Context: an optimization exercise on an open-source flow, tuned for small area, a short achievable clock period and few clock cycles per item. The choices shown serve that exercise and are no tape-out recipe.
In this exercise RTL edits were held to simulation tests only and were not proved equivalent to the original.

==> inputs of build 50 <==
// rational_add_mul_reduce
module rational_add_mul_reduce (
  input  logic               clk_i,
  input  logic               rst_ni,
  input  logic               in_valid_i,
  output logic               in_stall_o,
  input  logic signed [15:0] first_num_i,
  input  logic signed [15:0] first_den_i,
  input  logic signed [15:0] second_num_i,
  input  logic signed [15:0] second_den_i,
  output logic               out_valid_o,
  input  logic               out_stall_i,
  output logic signed [15:0] reduced_num_o,
  output logic signed [15:0] reduced_den_o,
  output logic signed [31:0] sum_num_o,
  output logic signed [30:0] sum_den_o,
  output logic signed [30:0] prod_num_o,
  output logic signed [30:0] prod_den_o,
  output logic               reduce_undefined_o,
  output logic               sum_undefined_o,
  output logic               prod_undefined_o
);
  logic [ramr_pkg::NST-1:0] st_q, st_d;
  ramr_pkg::gcd_e gi_q, gi_d;
  logic [31:0] a_q, a_d, b_q, b_d;
  logic [31:0] sa_q, sa_d, sb_q, sb_d;
  logic [32:0] ta_q, ta_d, tb_q, tb_d;
  ...
clock: 11.0 ns
lec_check: 0
cap_margin: 20
core_margin: 2
core_utilization: 50
slew_margin: 20
run.sh (not shown) runs the stock make flow with config.mk's settings and CLKGATE_MAP_FILE= SYNTH_SCRIPT=/design/flow/synth_recipe.tcl, a recipe that flattens the netlist after the stock synthesis.
==> inputs of build 18, as changes to build 50 <==
--- a/flow/design.v
+++ b/flow/design.v
@@ -84,26 +84,30 @@
   assign s_fin  = st_q[ramr_pkg::FIN];
   assign s_mul  = st_q[ramr_pkg::MUL];
   assign s_t1   = st_q[ramr_pkg::T1];
   assign s_c1   = st_q[ramr_pkg::C1];
   assign s_c2   = st_q[ramr_pkg::C2];
   assign s_c3   = st_q[ramr_pkg::C3];
   assign s_out  = st_q[ramr_pkg::OUT];
-  logic bc_q, bc_d, m_neg, m_two, m_add;
-  assign m_add = s_mul & ((b_q[1:0] != 2'b00) | bc_q) & ~(b_q[1] & b_q[0] & bc_q);
-  assign m_neg = b_q[1] & ~(b_q[0] & bc_q);
-  assign m_two = ((b_q[1:0] == 2'b01) & bc_q) | ((b_q[1:0] == 2'b10) & ~bc_q);
-  assign sub_s  = s_c2 ? sb_q[31] : (subs_q ^ (s_mul & m_neg));
-  assign sub_t  = s_c2 ? tb_q[32] : (subt_q ^ (s_mul & m_neg));
-  assign gate_a = st_q[ramr_pkg::FIN] | st_q[ramr_pkg::C2];
-  assign gate_b = st_q[ramr_pkg::FIN] & az_q;
+  logic bc_q, bc_d, m_add, m_sh1, m_bc;
+  logic [1:0] m_n4;
+  assign m_n4  = b_q[1:0] + {1'b0, bc_q};
+  assign m_add = s_mul & m_n4[0];
+  assign m_sh1 = (m_n4 == 2'd2);
+  assign m_bc  = (m_n4 == 2'd3) | ((m_n4 == 2'd0) & b_q[1] & b_q[0] & bc_q) |
+                 ((m_n4 == 2'd2) & b_q[0] & bc_q);
+  logic ga_q, xs_q, xt_q;
+  assign sub_s = xs_q;
+  assign sub_t = xt_q;
+  assign gate_a = ga_q;
+  assign gate_b = 1'b0;
   assign sa_op = gate_a ? '0 : sa_q;
   assign ta_op = gate_a ? '0 : ta_q;
-  assign sb_op = gate_b ? '0 : (s_mul & m_two) ? {sb_q[30:0], 1'b0} : sb_q;
-  assign tb_op = gate_b ? '0 : (s_mul & m_two) ? {tb_q[31:0], 1'b0} : tb_q;
+  assign sb_op = gate_b ? '0 : sb_q;
+  assign tb_op = gate_b ? '0 : tb_q;
   assign ss = sa_op + (sb_op ^ {32{sub_s}}) + {31'd0, sub_s};
   assign tt = ta_op + (tb_op ^ {33{sub_t}}) + {32'd0, sub_t};
   logic f_g1, f_gp, f_gs;
   assign f_g1 = s_fin & (gi_q == ramr_pkg::G_FIRST);
   assign f_gp = s_fin & (gi_q == ramr_pkg::G_PROD);
   assign f_gs = s_fin & (gi_q == ramr_pkg::G_SUM);
   logic e_end, e_up, e_up2, e_act, e_dn, e_sw, e_add;
@@ -113,52 +117,54 @@
   assign e_act = s_euc & ~(up_q & (bz | ge2));   
   assign e_dn  = e_act & ~jz_q;
   assign e_sw  = e_act & jz_q;
   assign e_add = e_dn & ge;
   logic r_zero;
   assign r_zero = ge ? (a_q == b_q) : (a_q == '0);
   logic ld_init;    
+  logic init_nz;    
   assign ld_init = s_abs | s_c3 | f_gp;
+  assign init_nz = s_abs ? (rn_q != '0) : s_c3 ? (sa_q != '0) : (pn_q != '0);
   logic a_d1, a_b, a_abs, a_sa, a_pn;
   assign a_d1  = e_add;
   assign a_b   = e_sw | s_c1;
   assign a_abs = s_abs | f_g1;
   assign a_sa  = s_t1 | s_c3;
   assign a_pn  = f_gp;
   logic b_shl2, b_shl, b_shr, b_d1, b_a, b_abs, b_pd;
   assign b_shl2 = e_up2;
   assign b_shl = e_up;
-  assign b_shr = e_dn;
+  assign b_shr = e_dn | (s_mul & m_sh1);
   logic b_shr2;
-  assign b_shr2 = s_mul;
+  assign b_shr2 = s_mul & ~m_sh1;
   assign b_d1  = (e_sw & ge) | (s_c2 & b_q[31]);
   assign b_a   = (e_sw & ~ge) | s_t1 | s_c1;
   assign b_abs = s_abs | f_g1;
   assign b_pd  = f_gp;
   logic sa_ss, sa_sb, sa_one, sa_zero;
   assign sa_ss   = e_add | m_add | s_c2 | f_gs;
-  assign sa_sb   = e_sw | s_c1;
+  assign sa_sb   = e_sw;
   assign sa_one  = ld_init;
-  assign sa_zero = f_g1 | s_t1;
+  assign sa_zero = f_g1 | s_t1 | s_c1;
   logic sb_shl2, sb_shl, sb_shr, sb_ss, sb_sa, sb_zero, sb_bd, sb_bn;
-  assign sb_shl2 = e_up2 | s_mul;
-  assign sb_shl  = e_up;
+  assign sb_shl2 = e_up2 | (s_mul & ~m_sh1);
+  assign sb_shl  = e_up | (s_mul & m_sh1);
   assign sb_shr  = e_dn;
   assign sb_ss   = e_sw & ge;
   assign sb_sa   = (e_sw & ~ge) | s_c1;
   assign sb_zero = ld_init;
   assign sb_bd   = f_g1;
   assign sb_bn   = s_t1;
   logic ta_tt, ta_tb, ta_zero;
   assign ta_tt   = e_add | m_add | f_gs;
-  assign ta_tb   = e_sw | s_c1;
-  assign ta_zero = ld_init | f_g1;
+  assign ta_tb   = e_sw;
+  assign ta_zero = ld_init | f_g1 | s_c1;
   logic tb_shl2, tb_shl, tb_shr, tb_tt, tb_ta, tb_one, tb_bn, tb_bd;
-  assign tb_shl2 = e_up2 | s_mul;
-  assign tb_shl = e_up;
+  assign tb_shl2 = e_up2 | (s_mul & ~m_sh1);
+  assign tb_shl = e_up | (s_mul & m_sh1);
   assign tb_shr = e_dn;
   assign tb_tt  = e_sw & ge;
   assign tb_ta  = (e_sw & ~ge) | s_c1;
   assign tb_one = ld_init;
   assign tb_bn  = f_g1;
   assign tb_bd  = s_t1;
   logic [31:0] sext_bn, sext_bd;
@@ -200,15 +206,15 @@
     else if (ta_zero) ta_d = '0;
     tb_d = tb_q;
     if (tb_shl2) tb_d = {tb_q[30:0], 2'b0};
     else if (tb_shl) tb_d = {tb_q[31:0], 1'b0};
     else if (tb_shr)   tb_d = {1'b0, tb_q[32:1]};
     else if (tb_tt)    tb_d = tt;
     else if (tb_ta)    tb_d = ta_q;
-    else if (tb_one)   tb_d = 33'd1;
+    else if (tb_one)   tb_d = {32'd0, init_nz};
     else if (tb_bn)    tb_d = {sext_bn[31], sext_bn};
     else if (tb_bd)    tb_d = {sext_bd[31], sext_bd};
   end
   always_comb begin
     rn_d = rn_q; rd_d = rd_q; pn_d = pn_q; pd_d = pd_q;
     ru_d = ru_q; pu_d = pu_q; su_d = su_q;
     if (s_idle) begin
@@ -298,16 +304,16 @@
           gi_d = ramr_pkg::G_SUM;
           st_d[ramr_pkg::EUC] = 1'b1;
         end
         default: st_d[ramr_pkg::OUT] = 1'b1;
       endcase
     end
     if (s_mul) begin
-      bc_d = b_q[1];
-      if ((b_q[31:2] == '0) && !b_q[1]) begin
+      bc_d = m_bc;
+      if (((m_sh1 ? b_q[31:1] : {1'b0, b_q[31:2]}) == '0) && !m_bc) begin
         if (pass_q) st_d[ramr_pkg::C1] = 1'b1;
         else        st_d[ramr_pkg::T1] = 1'b1;
       end else begin
         st_d[ramr_pkg::MUL] = 1'b1;
       end
     end
     if (s_t1) begin
@@ -337,14 +343,42 @@
       jz_d = 1'b1;
       up_d = 1'b1;
       k_d  = 1'b0;
       subs_d = 1'b0;
       subt_d = 1'b0;
     end
   end
+  logic [1:0] nb, nn4;
+  logic       nbc, nsgn, n_neg;
+  always_comb begin
+    if (s_mul) begin
+      nb   = m_sh1 ? b_q[2:1] : b_q[3:2];
+      nbc  = m_bc;
+      nsgn = pass_q ? sx_q : sy_q;
+    end else if (s_t1) begin
+      nb   = a_q[1:0];
+      nbc  = 1'b0;
+      nsgn = sx_q;
+    end else begin
+      nb   = absy[1:0];
+      nbc  = 1'b0;
+      nsgn = sy_q;
+    end
+  end
+  assign nn4   = nb + {1'b0, nbc};
+  assign n_neg = (nn4 == 2'd3);
+  always_ff @(posedge clk_i) begin
+    ga_q  <= st_d[ramr_pkg::FIN];
+    xs_q  <= st_d[ramr_pkg::MUL] ? (nsgn ^ n_neg) :
+             st_d[ramr_pkg::C2]  ? sa_q[31] :
+             st_d[ramr_pkg::FIN] & subs_d;
+    xt_q  <= st_d[ramr_pkg::MUL] ? (nsgn ^ n_neg) :
+             st_d[ramr_pkg::C2]  ? ta_q[32] :
+             st_d[ramr_pkg::FIN] & subt_d;
+  end
   always_ff @(posedge clk_i or negedge rst_ni) begin
     if (!rst_ni) begin
       st_q <= ramr_pkg::NST'(1) << ramr_pkg::IDLE;
     end else begin
       st_q <= st_d;
     end
   end
==> flow/flow/run.sh (new file) <==
#!/bin/bash
set -euo pipefail
bash standard.sh SETUP_SLACK_MARGIN=7 \
  "BUFFER_PORTS_ARGS=-buffer_cell sky130_fd_sc_hd__buf_4" finish > make_finish.log 2>&1
==> flow/standard.sh (new file) <==
#!/bin/bash
# synth_recipe.tcl (not shown) runs the flow's synth.tcl, then flattens the netlist and writes it again
# the make line also repeats each setting of config.mk as NAME=value (left out here)
make -C /OpenROAD-flow-scripts/flow DESIGN_CONFIG=/design/flow/config.mk WORK_HOME=/design/flow/orfs CLKGATE_MAP_FILE= SYNTH_SCRIPT=/design/flow/synth_recipe.tcl "${@:-finish}"
- CORE_UTILIZATION: 50 -> 60
removed: flow/run.sh
==> inputs of trial 46, as changes to build 50 <==
--- a/flow/design.v
+++ b/flow/design.v
@@ -110,16 +110,14 @@
   assign e_end = s_euc & up_q & bz;
   assign e_up2 = s_euc & up_q & ~bz & ge4;
   assign e_up  = s_euc & up_q & ~bz & ge2 & ~ge4;
   assign e_act = s_euc & ~(up_q & (bz | ge2));   
   assign e_dn  = e_act & ~jz_q;
   assign e_sw  = e_act & jz_q;
   assign e_add = e_dn & ge;
-  logic r_zero;
-  assign r_zero = ge ? (a_q == b_q) : (a_q == '0);
   logic ld_init;    
   assign ld_init = s_abs | s_c3 | f_gp;
   logic a_d1, a_b, a_abs, a_sa, a_pn;
   assign a_d1  = e_add;
   assign a_b   = e_sw | s_c1;
   assign a_abs = s_abs | f_g1;
   assign a_sa  = s_t1 | s_c3;
@@ -255,18 +253,14 @@
       st_d[ramr_pkg::EUC] = 1'b1;
     end
     if (s_euc) begin
       if (e_end) begin
         subs_d = ~k_q & (sx_q ^ sy_q);
         subt_d =  k_q & (sx_q ^ sy_q);
         st_d[ramr_pkg::FIN] = 1'b1;
-      end else if (e_sw & r_zero) begin
-        subs_d =  k_q & (sx_q ^ sy_q);
-        subt_d = ~k_q & (sx_q ^ sy_q);
-        st_d[ramr_pkg::FIN] = 1'b1;
       end else begin
         st_d[ramr_pkg::EUC] = 1'b1;
       end
       if (e_up) begin
         j_d  = j_q + 5'd1;
         jz_d = 1'b0;
       end
@@ -352,15 +346,15 @@
     gi_q   <= gi_d;
     a_q    <= a_d;   b_q  <= b_d;
     sa_q   <= sa_d;  sb_q <= sb_d;
     ta_q   <= ta_d;  tb_q <= tb_d;
     j_q    <= j_d;   jz_q <= jz_d; up_q <= up_d; k_q <= k_d; pass_q <= pass_d;
     sx_q   <= sx_d;  sy_q <= sy_d; ssn_q <= ssn_d; ssd_q <= ssd_d;
     subs_q <= subs_d; subt_q <= subt_d; bc_q <= bc_d;
-    az_q   <= (a_q == '0) & ~e_sw;
+    az_q   <= (a_q == '0);
     rn_q   <= rn_d;  rd_q <= rd_d; pn_q <= pn_d; pd_q <= pd_d;
     ru_q   <= ru_d;  pu_q <= pu_d; su_q <= su_d;
   end
   assign in_stall_o         = ~s_idle;
   assign out_valid_o        = s_out;
   assign reduced_num_o      = rn_q;
   assign reduced_den_o      = rd_q;
- CORE_UTILIZATION: 50 -> 40
==> inputs of trial 92, as changes to build 50 <==
--- a/flow/design.v
+++ b/flow/design.v
@@ -110,16 +110,14 @@
   assign e_end = s_euc & up_q & bz;
   assign e_up2 = s_euc & up_q & ~bz & ge4;
   assign e_up  = s_euc & up_q & ~bz & ge2 & ~ge4;
   assign e_act = s_euc & ~(up_q & (bz | ge2));   
   assign e_dn  = e_act & ~jz_q;
   assign e_sw  = e_act & jz_q;
   assign e_add = e_dn & ge;
-  logic r_zero;
-  assign r_zero = ge ? (a_q == b_q) : (a_q == '0);
   logic ld_init;    
   assign ld_init = s_abs | s_c3 | f_gp;
   logic a_d1, a_b, a_abs, a_sa, a_pn;
   assign a_d1  = e_add;
   assign a_b   = e_sw | s_c1;
   assign a_abs = s_abs | f_g1;
   assign a_sa  = s_t1 | s_c3;
@@ -255,18 +253,14 @@
       st_d[ramr_pkg::EUC] = 1'b1;
     end
     if (s_euc) begin
       if (e_end) begin
         subs_d = ~k_q & (sx_q ^ sy_q);
         subt_d =  k_q & (sx_q ^ sy_q);
         st_d[ramr_pkg::FIN] = 1'b1;
-      end else if (e_sw & r_zero) begin
-        subs_d =  k_q & (sx_q ^ sy_q);
-        subt_d = ~k_q & (sx_q ^ sy_q);
-        st_d[ramr_pkg::FIN] = 1'b1;
       end else begin
         st_d[ramr_pkg::EUC] = 1'b1;
       end
       if (e_up) begin
         j_d  = j_q + 5'd1;
         jz_d = 1'b0;
       end
@@ -352,15 +346,15 @@
     gi_q   <= gi_d;
     a_q    <= a_d;   b_q  <= b_d;
     sa_q   <= sa_d;  sb_q <= sb_d;
     ta_q   <= ta_d;  tb_q <= tb_d;
     j_q    <= j_d;   jz_q <= jz_d; up_q <= up_d; k_q <= k_d; pass_q <= pass_d;
     sx_q   <= sx_d;  sy_q <= sy_d; ssn_q <= ssn_d; ssd_q <= ssd_d;
     subs_q <= subs_d; subt_q <= subt_d; bc_q <= bc_d;
-    az_q   <= (a_q == '0) & ~e_sw;
+    az_q   <= (a_q == '0);
     rn_q   <= rn_d;  rd_q <= rd_d; pn_q <= pn_d; pd_q <= pd_d;
     ru_q   <= ru_d;  pu_q <= pu_d; su_q <= su_d;
   end
   assign in_stall_o         = ~s_idle;
   assign out_valid_o        = s_out;
   assign reduced_num_o      = rn_q;
   assign reduced_den_o      = rd_q;
- CORE_UTILIZATION: 50 -> 65
==> run summary <==
Build 18 finished clean. Trial 92 completed without violations. Trial 46 ran to the end with no violations. Build 50 went through all stages and came out clean.
In build 50 the synthesized cell count is larger than in build 18, by about 2.3%.
Maximum frequency: build 18 > trial 46 > trial 92 > build 50.
Against build 50, the clock-buffer cell count of trial 92 is higher by 2.
In trial 92 the global-route usage is higher than in trial 46, by 17 points.
Clock skew: build 50 < trial 92 < build 18 < trial 46.
In build 18 the via count is larger than in build 50, by about 5%.
Testbench counts of build 50, summed over its fixed seeds: cycles 258,755, items 2,400.
Testbench counts of build 18, summed over its fixed seeds: cycles 262,350, items 2,400.
Testbench counts of trial 46, summed over its fixed seeds: cycles 265,925, items 2,400.
Testbench counts of trial 92, summed over its fixed seeds: cycles 265,925, items 2,400.

## separate check: timing with driven ports
In the flow no input, the clock included, has a driving cell. The finished layouts below were timed again as built, in two steps.
Step 1, drivers: a clkbuf_16 drives clk_i and a buf_2 each remaining input, both assumed.
Step 2 adds t to the input delays and takes it off the output delays; t is the mean of the earliest and latest rising clock arrival at the registers after step 1. Input paths then give back, and output paths get back, about the clock's delay inside the block.
a / b / c = ideal / step 1 / step 2; a / b = the first two.
| run | shift t [ns] | slack for setup (ns) | hold slack, ns | worst register clock-pin slew, ns | worst data-port slew with drivers (ns) |
|---|---|---|---|---|---|
| build 50 | 0.638 | 4.808 / 4.808 / 4.808 | 0.448 / 0.448 / 0.448 | 0.06 / 0.06 | 0.06 |
| build 18 | 0.645 | 6.972 / 6.972 / 6.972 | 0.468 / 0.468 / 0.468 | 0.07 / 0.07 | 0.07 |
| trial 46 | 0.644 | 5.156 / 5.156 / 5.156 | 0.466 / 0.466 / 0.466 | 0.07 / 0.07 | 0.09 |
| trial 92 | 0.627 | 5.099 / 5.099 / 5.099 | 0.465 / 0.465 / 0.465 | 0.07 / 0.07 | 0.07 |
After both steps setup and hold are still met in every run listed.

_ _ _

# [EXERCISE GOAL]
The lines to return are those with the string "nsgn" in them; copy each from the entries above.

# [TASK ANSWER]
+  logic       nbc, nsgn, n_neg;
+      nsgn = pass_q ? sx_q : sy_q;
+      nsgn = sx_q;
+      nsgn = sy_q;
+    xs_q  <= st_d[ramr_pkg::MUL] ? (nsgn ^ n_neg) :
+    xt_q  <= st_d[ramr_pkg::MUL] ? (nsgn ^ n_neg) :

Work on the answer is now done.